Steady-state multiplicity phenomena during the electrochemical promotion of NO reduction by C 2H 4 in presence of O 2 on thin Rh and Pt catalyst-electrodes in a monolithic electropromoted reactor

Abstract

The electrochemical promotion of catalysis (EPOC) was used to promote the selective reduction of NO by hydrocarbons in presence of oxygen using thin (∼40 nm) porous Rh and Pt catalyst layers sputtered on the opposite surfaces of thin (0.25 mm) solid electrolyte (YSZ) plates serving as electrocatalytic elements of a monolithic electrochemically promoted reactor (MEPR).
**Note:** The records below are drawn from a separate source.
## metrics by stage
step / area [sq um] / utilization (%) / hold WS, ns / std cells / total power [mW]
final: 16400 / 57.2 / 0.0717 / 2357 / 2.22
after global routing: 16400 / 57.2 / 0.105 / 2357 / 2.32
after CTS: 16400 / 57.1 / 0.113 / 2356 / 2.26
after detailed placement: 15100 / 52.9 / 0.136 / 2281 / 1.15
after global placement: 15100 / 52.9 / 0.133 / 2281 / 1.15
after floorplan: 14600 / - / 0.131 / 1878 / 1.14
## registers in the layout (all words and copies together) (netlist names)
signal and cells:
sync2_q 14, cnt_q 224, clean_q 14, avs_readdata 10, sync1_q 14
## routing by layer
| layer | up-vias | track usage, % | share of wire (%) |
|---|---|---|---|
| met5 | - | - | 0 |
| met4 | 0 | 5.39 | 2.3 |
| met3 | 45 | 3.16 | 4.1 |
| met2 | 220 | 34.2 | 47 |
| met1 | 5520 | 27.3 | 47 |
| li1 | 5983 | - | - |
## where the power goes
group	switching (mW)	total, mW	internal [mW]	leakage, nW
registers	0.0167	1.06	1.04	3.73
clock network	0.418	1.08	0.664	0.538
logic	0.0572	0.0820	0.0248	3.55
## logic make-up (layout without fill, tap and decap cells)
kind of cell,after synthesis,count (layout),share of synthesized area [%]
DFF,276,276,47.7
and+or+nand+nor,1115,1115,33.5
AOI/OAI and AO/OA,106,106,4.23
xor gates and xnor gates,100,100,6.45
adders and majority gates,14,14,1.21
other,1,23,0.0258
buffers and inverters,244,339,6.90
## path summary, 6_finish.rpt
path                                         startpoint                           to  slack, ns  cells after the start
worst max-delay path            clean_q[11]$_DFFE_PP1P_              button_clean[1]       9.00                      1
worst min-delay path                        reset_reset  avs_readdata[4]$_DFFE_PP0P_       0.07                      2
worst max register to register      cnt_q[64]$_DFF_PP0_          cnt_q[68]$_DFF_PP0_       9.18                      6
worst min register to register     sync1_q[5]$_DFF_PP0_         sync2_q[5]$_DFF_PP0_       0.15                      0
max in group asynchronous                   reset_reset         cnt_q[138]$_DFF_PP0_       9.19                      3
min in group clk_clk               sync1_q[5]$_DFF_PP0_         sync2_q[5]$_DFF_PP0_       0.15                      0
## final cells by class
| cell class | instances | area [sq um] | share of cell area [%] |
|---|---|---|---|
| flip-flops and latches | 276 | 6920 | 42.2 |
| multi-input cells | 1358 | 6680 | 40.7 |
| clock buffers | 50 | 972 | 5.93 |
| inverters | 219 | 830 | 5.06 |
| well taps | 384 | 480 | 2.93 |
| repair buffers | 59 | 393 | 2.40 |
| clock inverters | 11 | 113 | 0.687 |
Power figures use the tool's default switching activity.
**src/rtl/pacman_pkg.sv**
```systemverilog
// Shared pacman types: screen points, map rectangles and default colours.
// Imported by the movement, draw and raster blocks.
package pacman_pkg;

    localparam int MAP_NUM_RECTS = 21;
    localparam int DEF_COLOR_W = 3;

    localparam logic [2:0] DEF_WALL_COLOR = 3'b001;
    localparam logic [2:0] DEF_PAC_COLOR  = 3'b110;
    localparam logic [2:0] DEF_BG_COLOR   = 3'b000;

    typedef struct packed {
        logic [9:0] x;
        logic [8:0] y;
    } point_t;

    typedef struct packed {
        logic [9:0] x0;
        logic [8:0] y0;
        logic [9:0] x1;
        logic [8:0] y1;
    } rect_t;

    typedef enum logic [2:0] {
        S_wall_fetch,
        S_wall_wait,
        S_wall_draw,
        S_idle,
        S_erase,
        S_draw
    } state_t;

    localparam rect_t PAC_START = '{
        x0: 10'd240,
        y0: 9'd300,
        x1: 10'd265,
        y1: 9'd325
    };

    function automatic logic rect_empty(input rect_t r);
        return (r.x0 > r.x1) || (r.y0 > r.y1);
    endfunction

    function automatic rect_t make_rect(input point_t tl,
                                        input point_t br);
        rect_t r;
        r.x0 = tl.x;
        r.y0 = tl.y;
        r.x1 = br.x;
        r.y1 = br.y;
        return r;
    endfunction

endpackage

```
**src/rtl/box_raster.sv**
```systemverilog
// Inclusive raster walk over one box, one pixel per accepted handshake.
// Position and valid hold while the consumer stalls.
module box_raster
    import pacman_pkg::*;
(
    input  logic       clk,
    input  logic       reset,
    input  logic       load,
    input  rect_t      box,
    input  logic       fb_ready,
    output logic [9:0] x,
    output logic [8:0] y,
    output logic       valid,
    output logic       last
);

    logic [9:0] x0;
    logic [9:0] x1;
    logic [8:0] y1;
    logic       row_end;

    assign row_end = (x == x1);
    assign last = valid && fb_ready && row_end && (y == y1);

    always_ff @(posedge clk) begin
        if (!reset) begin
            x     <= '0;
            y     <= '0;
            x0    <= '0;
            x1    <= '0;
            y1    <= '0;
            valid <= 1'b0;
        end else if (load) begin
            x     <= box.x0;
            y     <= box.y0;
            x0    <= box.x0;
            x1    <= box.x1;
            y1    <= box.y1;
            valid <= !rect_empty(box);
        end else if (valid && fb_ready) begin
            if (last) begin
                valid <= 1'b0;
            end else if (row_end) begin
                x <= x0;
                y <= y + 9'd1;
            end else begin
                x <= x + 10'd1;
            end
        end
    end

endmodule

```
**src/rtl/pacman_draw.sv**
```systemverilog
// Framebuffer painter: walls once after reset, then per frame erase the
// previous pacman box and paint the new one.
module pacman_draw
    import pacman_pkg::*;
#(
    parameter int                   NUM_RECTS  = MAP_NUM_RECTS,
    parameter int                   COLOR_W    = DEF_COLOR_W,
    parameter logic [COLOR_W-1:0]   WALL_COLOR = DEF_WALL_COLOR,
    parameter logic [COLOR_W-1:0]   PAC_COLOR  = DEF_PAC_COLOR,
    parameter logic [COLOR_W-1:0]   BG_COLOR   = DEF_BG_COLOR
)
(
    input  logic               clk,
    input  logic               reset,
    input  logic               frame_start,
    input  logic [18:0]        pacman_top_left,
    input  logic [18:0]        pacman_bottom_right,
    output logic [4:0]         rect_addr,
    input  logic [37:0]        curr_rect,
    output logic [9:0]         fb_x,
    output logic [8:0]         fb_y,
    output logic [COLOR_W-1:0] fb_color,
    output logic               fb_we,
    input  logic               fb_ready,
    output logic               busy,
    output logic               walls_done
);

    state_t             ps;
    logic [4:0]         i;
    rect_t              prev;
    rect_t              cur;
    rect_t              snap;
    rect_t              rom_rect;
    rect_t              draw_box;
    rect_t              load_box;
    logic [COLOR_W-1:0] load_color;
    logic               load;
    logic               last;
    logic               accept;
    logic               erase_done;
    logic               wall_adv;
    logic               last_rect;

    assign snap = make_rect(point_t'(pacman_top_left),
                            point_t'(pacman_bottom_right));
    assign rom_rect   = rect_t'(curr_rect);
    assign accept     = (ps == S_idle) && frame_start;
    assign last_rect  = (i == 5'(NUM_RECTS - 1));
    assign draw_box   = accept ? snap : cur;
    assign erase_done = (accept && rect_empty(prev))
                     || ((ps == S_erase) && last);
    assign rect_addr  = i;
    assign busy       = (ps != S_idle);

    // Raster load requests; an empty box skips straight to the next step.
    always_comb begin
        load       = 1'b0;
        load_box   = rom_rect;
        load_color = WALL_COLOR;
        wall_adv   = 1'b0;
        unique case (ps)
            S_wall_wait: begin
                load     = !rect_empty(rom_rect);
                wall_adv = rect_empty(rom_rect);
            end
            S_wall_draw: wall_adv = last;
            S_idle, S_erase: begin
                if (accept && !rect_empty(prev)) begin
                    load       = 1'b1;
                    load_box   = prev;
                    load_color = BG_COLOR;
                end else if (erase_done && !rect_empty(draw_box)) begin
                    load       = 1'b1;
                    load_box   = draw_box;
                    load_color = PAC_COLOR;
                end
            end
            default: ;
        endcase
    end

    // ctrl
    always_ff @(posedge clk) begin
        if (!reset) begin
            ps         <= S_wall_fetch;
            i          <= '0;
            walls_done <= 1'b0;
        end else begin
            unique case (ps)
                S_wall_fetch: ps <= S_wall_wait;
                S_wall_wait, S_wall_draw: begin
                    if (wall_adv) begin
                        if (last_rect) begin
                            walls_done <= 1'b1;
                            ps         <= S_idle;
                        end else begin
                            i  <= i + 5'd1;
                            ps <= S_wall_fetch;
                        end
                    end else if (ps == S_wall_wait) begin
                        ps <= S_wall_draw;
                    end
                end
                S_idle: begin
                    if (accept) begin
                        if (!rect_empty(prev))
                            ps <= S_erase;
                        else if (!rect_empty(snap))
                            ps <= S_draw;
                    end
                end
                S_erase: begin
                    if (last)
                        ps <= rect_empty(cur) ? S_idle : S_draw;
                end
                S_draw: begin
                    if (last)
                        ps <= S_idle;
                end
                default: ps <= S_idle;
            endcase
        end
    end

    // dp
    always_ff @(posedge clk) begin
        if (!reset) begin
            prev     <= PAC_START;
            cur      <= PAC_START;
            fb_color <= BG_COLOR;
        end else begin
            if (accept)
                cur <= snap;
            if (load)
                fb_color <= load_color;
            if (erase_done && rect_empty(draw_box))
                prev <= draw_box;
            if ((ps == S_draw) && last)
                prev <= cur;
        end
    end

    box_raster u_raster (
        .clk      (clk),
        .reset    (reset),
        .load     (load),
        .box      (load_box),
        .fb_ready (fb_ready),
        .x        (fb_x),
        .y        (fb_y),
        .valid    (fb_we),
        .last     (last)
    );

endmodule

```
### config.mk
export PLATFORM = sky130hd
export DESIGN_NAME = lfsr_hist_reg
export DESIGN_NICKNAME = d
export VERILOG_FILES = /design/src/rtl/lfsr_hist_reg.sv
export SDC_FILE = /design/constraint.sdc
export NUM_CORES = 1
export LEC_CHECK = 0
export ABC_AREA = 1
export CAP_MARGIN = 0
export CORE_AREA = 5 5 42 44
export DETAILED_ROUTE_END_ITERATION = 8
export DIE_AREA = 0 0 47 49
export PLACE_DENSITY = 0.32
export SLEW_MARGIN = 20
export SYNTH_ARGS = -nofsm -noshare
export SYNTH_HDL_FRONTEND = slang
export SYNTH_SLANG_ARGS = --single-unit
### constraint.sdc
create_clock -name clk_i -period 0.8 [get_ports clk_i]
set_input_delay 0.2 -clock clk_i [delete_from_list [all_inputs] [get_ports clk_i]]
set_output_delay 0.2 -clock clk_i [all_outputs]
set_load 0.01 [all_outputs]
## config.mk

```make
export PLATFORM = sky130hd
export DESIGN_NAME = fpm_issue_queue
export DESIGN_NICKNAME = d
export VERILOG_FILES = /design/src/rtl/fpm_issue_queue.sv
export SDC_FILE = /design/constraint.sdc
export NUM_CORES = 1
export LEC_CHECK = 0
export CORE_MARGIN = 4
export CORE_UTILIZATION = 49
export DETAILED_ROUTE_END_ITERATION = 10
export GPL_ROUTABILITY_DRIVEN = 1
export HOLD_SLACK_MARGIN = 0.03
export PLACE_DENSITY = 0.75
export SYNTH_ARGS = -nofsm -noshare
export SYNTH_HDL_FRONTEND = slang
export SYNTH_SLANG_ARGS = --single-unit
```

## constraint.sdc

```tcl
create_clock -name clk -period 3.8 [get_ports clk]
set_input_delay 0.76 -clock clk [delete_from_list [all_inputs] [get_ports clk]]
set_output_delay 0.76 -clock clk [all_outputs]
set_load 0.02 [all_outputs]
```
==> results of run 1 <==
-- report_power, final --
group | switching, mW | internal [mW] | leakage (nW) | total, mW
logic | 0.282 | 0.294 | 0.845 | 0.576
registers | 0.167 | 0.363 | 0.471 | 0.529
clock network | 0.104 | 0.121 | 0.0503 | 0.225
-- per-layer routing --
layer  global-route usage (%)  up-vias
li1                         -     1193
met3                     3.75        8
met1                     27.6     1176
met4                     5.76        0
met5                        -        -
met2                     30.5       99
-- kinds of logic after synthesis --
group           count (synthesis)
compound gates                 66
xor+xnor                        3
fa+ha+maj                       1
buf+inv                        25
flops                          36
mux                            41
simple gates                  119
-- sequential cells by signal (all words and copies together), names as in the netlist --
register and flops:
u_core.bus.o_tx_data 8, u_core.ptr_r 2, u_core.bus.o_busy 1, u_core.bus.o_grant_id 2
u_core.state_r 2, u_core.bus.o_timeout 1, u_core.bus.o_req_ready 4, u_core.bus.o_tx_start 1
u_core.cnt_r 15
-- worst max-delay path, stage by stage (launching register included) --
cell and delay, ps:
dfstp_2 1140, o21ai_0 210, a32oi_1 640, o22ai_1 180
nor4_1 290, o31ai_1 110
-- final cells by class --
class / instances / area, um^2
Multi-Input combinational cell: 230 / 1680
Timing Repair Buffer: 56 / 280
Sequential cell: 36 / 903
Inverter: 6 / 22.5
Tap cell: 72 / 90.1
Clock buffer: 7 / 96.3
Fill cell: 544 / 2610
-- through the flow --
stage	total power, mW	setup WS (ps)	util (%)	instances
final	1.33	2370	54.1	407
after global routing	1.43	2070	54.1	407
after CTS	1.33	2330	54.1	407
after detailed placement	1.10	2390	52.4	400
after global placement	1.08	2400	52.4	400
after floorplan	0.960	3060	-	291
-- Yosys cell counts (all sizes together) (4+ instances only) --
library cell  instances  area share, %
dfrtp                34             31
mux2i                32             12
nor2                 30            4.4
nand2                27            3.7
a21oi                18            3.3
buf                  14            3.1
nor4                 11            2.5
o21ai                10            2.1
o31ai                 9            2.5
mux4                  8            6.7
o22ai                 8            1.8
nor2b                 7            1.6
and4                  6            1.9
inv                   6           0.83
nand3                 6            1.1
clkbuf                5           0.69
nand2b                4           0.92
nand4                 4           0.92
**src/rtl/mdio_phy_responder_pkg.sv**
```systemverilog
// Shared definitions for the Clause 22 MDIO responder: frame field codes, FSM state
// encoding, register-file geometry and a small OP decode helper.
`timescale 1ns/1ps
package mdio_phy_responder_pkg;

   // Frame field codes, two bits each, first-transmitted bit in [1].
   localparam logic [1:0] MdioSt    = 2'b01;
   localparam logic [1:0] MdioOpRd  = 2'b10;
   localparam logic [1:0] MdioOpWr  = 2'b01;
   localparam logic [1:0] MdioTaWr  = 2'b10;

   localparam int unsigned DataW   = 16;
   localparam int unsigned AddrW   = 5;
   localparam int unsigned NumRegs = 32;

   typedef enum logic [2:0] {
      StIdle,
      StStart,
      StOp,
      StPhyad,
      StRegad,
      StTa,
      StRdData,
      StWrData
   } state_e;

   function automatic logic op_valid(input logic [1:0] op);
      return (op == MdioOpRd) || (op == MdioOpWr);
   endfunction

endpackage

```
**src/rtl/mdio_phy_responder_if.sv**
```systemverilog
// MDIO pad signals plus the local register-file port and commit/error indications.
//   mdc_i, mdio_i            : MDC and MDIO pad inputs (asynchronous to CLK)
//   mdio_o, mdio_oe          : MDIO pad output data and drive enable
//   lcl_wr_en/addr/wdata     : local register write port
//   lcl_rd_addr, lcl_rdata   : local register read port, 1-cycle latency
//   mdio_wr_valid/addr/data  : pulse reporting a committed MDIO write
//   frame_err                : pulse on bad OP or bad write turnaround
// The slave modport is the responder; master is the environment driving it.
`timescale 1ns/1ps
interface mdio_phy_responder_if;
   logic        mdc_i;
   logic        mdio_i;
   logic        mdio_o;
   logic        mdio_oe;
   logic        lcl_wr_en;
   logic [4:0]  lcl_addr;
   logic [15:0] lcl_wdata;
   logic [4:0]  lcl_rd_addr;
   logic [15:0] lcl_rdata;
   logic        mdio_wr_valid;
   logic [4:0]  mdio_wr_addr;
   logic [15:0] mdio_wr_data;
   logic        frame_err;

   modport slave (
      input  mdc_i, mdio_i, lcl_wr_en, lcl_addr, lcl_wdata, lcl_rd_addr,
      output mdio_o, mdio_oe, lcl_rdata, mdio_wr_valid, mdio_wr_addr, mdio_wr_data, frame_err
   );

   modport master (
      output mdc_i, mdio_i, lcl_wr_en, lcl_addr, lcl_wdata, lcl_rd_addr,
      input  mdio_o, mdio_oe, lcl_rdata, mdio_wr_valid, mdio_wr_addr, mdio_wr_data, frame_err
   );
endinterface

```
**src/rtl/mdio_phy_responder_sync_edge.sv**
```systemverilog
// Brings MDC and MDIO into the CLK domain and flags MDC rising edges.
//   CLK, RST  : system clock, asynchronous active-high reset
//   mdc_pin   : raw MDC input
//   mdio_pin  : raw MDIO input
//   rise      : 1-cycle pulse per detected MDC rising edge
//   mdio_bit  : MDIO sampled with the same sync depth as MDC, valid when rise=1
`timescale 1ns/1ps
module mdio_phy_responder_sync_edge (
   input  logic CLK,
   input  logic RST,
   input  logic mdc_pin,
   input  logic mdio_pin,
   output logic rise,
   output logic mdio_bit
);
   // mdc_q[2] is the extra stage used only for edge detection.
   logic [2:0] mdc_q;
   logic [1:0] mdio_q;

   always_ff @(posedge CLK or posedge RST) begin
      if (RST) begin
         mdc_q  <= '0;
         mdio_q <= '0;
      end else begin
         mdc_q  <= {mdc_q[1:0], mdc_pin};
         mdio_q <= {mdio_q[0], mdio_pin};
      end
   end

   assign rise     = mdc_q[1] & ~mdc_q[2];
   assign mdio_bit = mdio_q[1];

endmodule

```
**src/rtl/mdio_phy_responder.sv**
```systemverilog
// Clause 22 MDIO responder (PHY side) with a 32x16 register file.
//   CLK, RST : system clock (>= 8x MDC), asynchronous active-high reset
//   bus      : slave modport carrying MDIO pads, local register port and
//              write-commit / frame-error pulses
// Frames are decoded one bit per synchronised MDC rise. Read data is driven
// from a snapshot taken at the first turnaround bit so that local writes
// during the data phase do not disturb bits already in flight.
`timescale 1ns/1ps
module mdio_phy_responder
   import mdio_phy_responder_pkg::*;
#(
   parameter logic [4:0]  PHY_ADDR = 5'd7,
   parameter int unsigned PRE_MIN  = 32,
   parameter logic [31:0] RO_MASK  = 32'h0000_0006
) (
   input logic                 CLK,
   input logic                 RST,
   mdio_phy_responder_if.slave bus
);
   localparam int unsigned PcntW = $clog2(PRE_MIN + 1);

   logic             rise;
   logic             mdio_bit;
   state_e           state_q, state_d;
   logic [PcntW-1:0] pcnt_q, pcnt_d;
   logic [4:0]       bcnt_q, bcnt_d;
   logic [1:0]       op_q, op_d;
   logic [4:0]       phyad_q, phyad_d;
   logic [4:0]       regad_q, regad_d;
   logic [15:0]      shift_q, shift_d;
   logic             o_q, o_d;
   logic             oe_q, oe_d;
   logic             err_q, err_d;
   logic             commit;
   logic             wr_valid_q;
   logic [4:0]       wr_addr_q;
   logic [15:0]      wr_data_q;
   logic [15:0]      regs_q [NumRegs];
   logic [15:0]      lcl_rdata_q;
   logic             pre_ok;

   mdio_phy_responder_sync_edge u_sync (
      .CLK      (CLK),
      .RST      (RST),
      .mdc_pin  (bus.mdc_i),
      .mdio_pin (bus.mdio_i),
      .rise     (rise),
      .mdio_bit (mdio_bit)
   );

   assign pre_ok = (pcnt_q >= PcntW'(PRE_MIN));

   // State register.
   always_ff @(posedge CLK or posedge RST) begin
      if (RST) begin
         state_q <= StIdle;
      end else begin
         state_q <= state_d;
      end
   end

   // Next-state logic; only an MDC rise can move the FSM.
   always_comb begin
      state_d = state_q;
      if (rise) begin
         unique case (state_q)
            StIdle:   if (mdio_bit == MdioSt[1] && pre_ok) state_d = StStart;
            StStart:  state_d = (mdio_bit == MdioSt[0]) ? StOp : StIdle;
            StOp:     if (bcnt_q == 5'd1) begin
                         state_d = op_valid({op_q[0], mdio_bit}) ? StPhyad : StIdle;
                      end
            StPhyad:  if (bcnt_q == 5'd4) begin
                         state_d = ({phyad_q[3:0], mdio_bit} == PHY_ADDR) ? StRegad : StIdle;
                      end
            StRegad:  if (bcnt_q == 5'd4) state_d = StTa;
            StTa:     if (op_q == MdioOpRd) begin
                         state_d = StRdData;
                      end else if (bcnt_q == 5'd0) begin
                         state_d = (mdio_bit == MdioTaWr[1]) ? StTa : StIdle;
                      end else begin
                         state_d = (mdio_bit == MdioTaWr[0]) ? StWrData : StIdle;
                      end
            // bcnt 0..15 drive D15..D0; the 17th rise releases the pad.
            StRdData: if (bcnt_q == 5'd16) state_d = StIdle;
            StWrData: if (bcnt_q == 5'd15) state_d = StIdle;
            default:  state_d = StIdle;
         endcase
      end
   end

   // Datapath and output next values.
   always_comb begin
      pcnt_d  = pcnt_q;
      bcnt_d  = bcnt_q;
      op_d    = op_q;
      phyad_d = phyad_q;
      regad_d = regad_q;
      shift_d = shift_q;
      o_d     = o_q;
      oe_d    = oe_q;
      err_d   = 1'b0;
      commit  = 1'b0;
      if (rise) begin
         bcnt_d = (state_d != state_q) ? 5'd0 : bcnt_q + 5'd1;
         unique case (state_q)
            StIdle: begin
               if (!mdio_bit) begin
                  pcnt_d = '0;
               end else if (pcnt_q < PcntW'(PRE_MIN)) begin
                  pcnt_d = pcnt_q + PcntW'(1);
               end
            end
            StOp: begin
               op_d = {op_q[0], mdio_bit};
               if (bcnt_q == 5'd1 && state_d == StIdle) err_d = 1'b1;
            end
            StPhyad: phyad_d = {phyad_q[3:0], mdio_bit};
            StRegad: regad_d = {regad_q[3:0], mdio_bit};
            StTa: begin
               if (op_q == MdioOpRd) begin
                  shift_d = regs_q[regad_q];
                  oe_d    = 1'b1;
                  o_d     = 1'b0;
               end else if (state_d == StIdle) begin
                  err_d = 1'b1;
               end
            end
            StRdData: begin
               if (bcnt_q == 5'd16) begin
                  oe_d = 1'b0;
                  o_d  = 1'b0;
               end else begin
                  o_d     = shift_q[15];
                  shift_d = {shift_q[14:0], 1'b0};
               end
            end
            StWrData: begin
               shift_d = {shift_q[14:0], mdio_bit};
               if (bcnt_q == 5'd15 && !RO_MASK[regad_q]) commit = 1'b1;
            end
            default: ;
         endcase
         // Every frame end, good or bad, demands a fresh full preamble.
         if (state_q != StIdle && state_d == StIdle) pcnt_d = '0;
      end
   end

   always_ff @(posedge CLK or posedge RST) begin
      if (RST) begin
         pcnt_q     <= '0;
         bcnt_q     <= '0;
         op_q       <= '0;
         phyad_q    <= '0;
         regad_q    <= '0;
         shift_q    <= '0;
         o_q        <= 1'b0;
         oe_q       <= 1'b0;
         err_q      <= 1'b0;
         wr_valid_q <= 1'b0;
         wr_addr_q  <= '0;
         wr_data_q  <= '0;
      end else begin
         pcnt_q     <= pcnt_d;
         bcnt_q     <= bcnt_d;
         op_q       <= op_d;
         phyad_q    <= phyad_d;
         regad_q    <= regad_d;
         shift_q    <= shift_d;
         o_q        <= o_d;
         oe_q       <= oe_d;
         err_q      <= err_d;
         wr_valid_q <= commit;
         if (commit) begin
            wr_addr_q <= regad_q;
            wr_data_q <= shift_d;
         end
      end
   end

   // Register file; an MDIO commit beats a local write to the same address.
   always_ff @(posedge CLK or posedge RST) begin
      if (RST) begin
         for (int i = 0; i < NumRegs; i++) regs_q[i] <= '0;
         lcl_rdata_q <= '0;
      end else begin
         if (commit) regs_q[regad_q] <= shift_d;
         if (bus.lcl_wr_en && !(commit && bus.lcl_addr == regad_q)) begin
            regs_q[bus.lcl_addr] <= bus.lcl_wdata;
         end
         lcl_rdata_q <= regs_q[bus.lcl_rd_addr];
      end
   end

   // Outputs.
   always_comb begin
      bus.mdio_o        = o_q;
      bus.mdio_oe       = oe_q;
      bus.lcl_rdata     = lcl_rdata_q;
      bus.mdio_wr_valid = wr_valid_q;
      bus.mdio_wr_addr  = wr_addr_q;
      bus.mdio_wr_data  = wr_data_q;
      bus.frame_err     = err_q;
   end

endmodule

```
**src/flat_wrapper.sv**
```systemverilog
// flat-port wrapper written by rule: the top's interface ports become plain ports
module mdio_phy_responder_flat import mdio_phy_responder_pkg::*;
#(
   parameter logic [4:0]  PHY_ADDR = 5'd7,
   parameter int unsigned PRE_MIN  = 32,
   parameter logic [31:0] RO_MASK  = 32'h0000_0006
)
  (CLK, RST, bus_mdc_i, bus_mdio_i, bus_lcl_wr_en, bus_lcl_addr, bus_lcl_wdata, bus_lcl_rd_addr, bus_mdio_o, bus_mdio_oe, bus_lcl_rdata, bus_mdio_wr_valid, bus_mdio_wr_addr, bus_mdio_wr_data, bus_frame_err);
  mdio_phy_responder_if bus_i ();
  input logic CLK;
  input logic RST;
  input wire logic [$bits(bus_i.mdc_i)-1:0] bus_mdc_i;
  input wire logic [$bits(bus_i.mdio_i)-1:0] bus_mdio_i;
  input wire logic [$bits(bus_i.lcl_wr_en)-1:0] bus_lcl_wr_en;
  input wire logic [$bits(bus_i.lcl_addr)-1:0] bus_lcl_addr;
  input wire logic [$bits(bus_i.lcl_wdata)-1:0] bus_lcl_wdata;
  input wire logic [$bits(bus_i.lcl_rd_addr)-1:0] bus_lcl_rd_addr;
  output wire logic [$bits(bus_i.mdio_o)-1:0] bus_mdio_o;
  output wire logic [$bits(bus_i.mdio_oe)-1:0] bus_mdio_oe;
  output wire logic [$bits(bus_i.lcl_rdata)-1:0] bus_lcl_rdata;
  output wire logic [$bits(bus_i.mdio_wr_valid)-1:0] bus_mdio_wr_valid;
  output wire logic [$bits(bus_i.mdio_wr_addr)-1:0] bus_mdio_wr_addr;
  output wire logic [$bits(bus_i.mdio_wr_data)-1:0] bus_mdio_wr_data;
  output wire logic [$bits(bus_i.frame_err)-1:0] bus_frame_err;
  assign bus_i.mdc_i = bus_mdc_i;
  assign bus_i.mdio_i = bus_mdio_i;
  assign bus_i.lcl_wr_en = bus_lcl_wr_en;
  assign bus_i.lcl_addr = bus_lcl_addr;
  assign bus_i.lcl_wdata = bus_lcl_wdata;
  assign bus_i.lcl_rd_addr = bus_lcl_rd_addr;
  assign bus_mdio_o = bus_i.mdio_o;
  assign bus_mdio_oe = bus_i.mdio_oe;
  assign bus_lcl_rdata = bus_i.lcl_rdata;
  assign bus_mdio_wr_valid = bus_i.mdio_wr_valid;
  assign bus_mdio_wr_addr = bus_i.mdio_wr_addr;
  assign bus_mdio_wr_data = bus_i.mdio_wr_data;
  assign bus_frame_err = bus_i.frame_err;
  mdio_phy_responder #(.PHY_ADDR(PHY_ADDR), .PRE_MIN(PRE_MIN), .RO_MASK(RO_MASK)) u_core (.CLK(CLK), .RST(RST), .bus(bus_i));
endmodule
```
Using 22 Rh/YSZ/Pt type cells it was found that the reduction of NO in presence of 1.1 kPa O 2 and 0.36 kPa C 2H 4 can be efficiently electropromoted with 340% rate enhancement, reaching 95% NO conversion with 100% selectivity to N 2 in the temperature range from 280 to 340 °C. The apparent Faradaic efficiency is larger than unity for both the NO reduction and the C 2H 4 oxidation reaction. At elevated temperatures (≥300 °C) and high reactant conversions it was found that after current interruption, the catalytic rates do not return to their initial values but remain in a new highly active steady state. It appears that this highly active state is not a genuine intrinsic permanent NEMCA state but is manifestation of steady-state multiplicity in the monolithic reactor resulting from near complete gaseous O 2 consumption. Thus the low and high activity steady states corresponding to zero applied potential appear to correspond to high and low average P O 2 in the reactor. The latter is the result of the near complete reactant conversion under the preceding electropromoted operation. These highly active permanent NEMCA states may be quite useful for practical applications.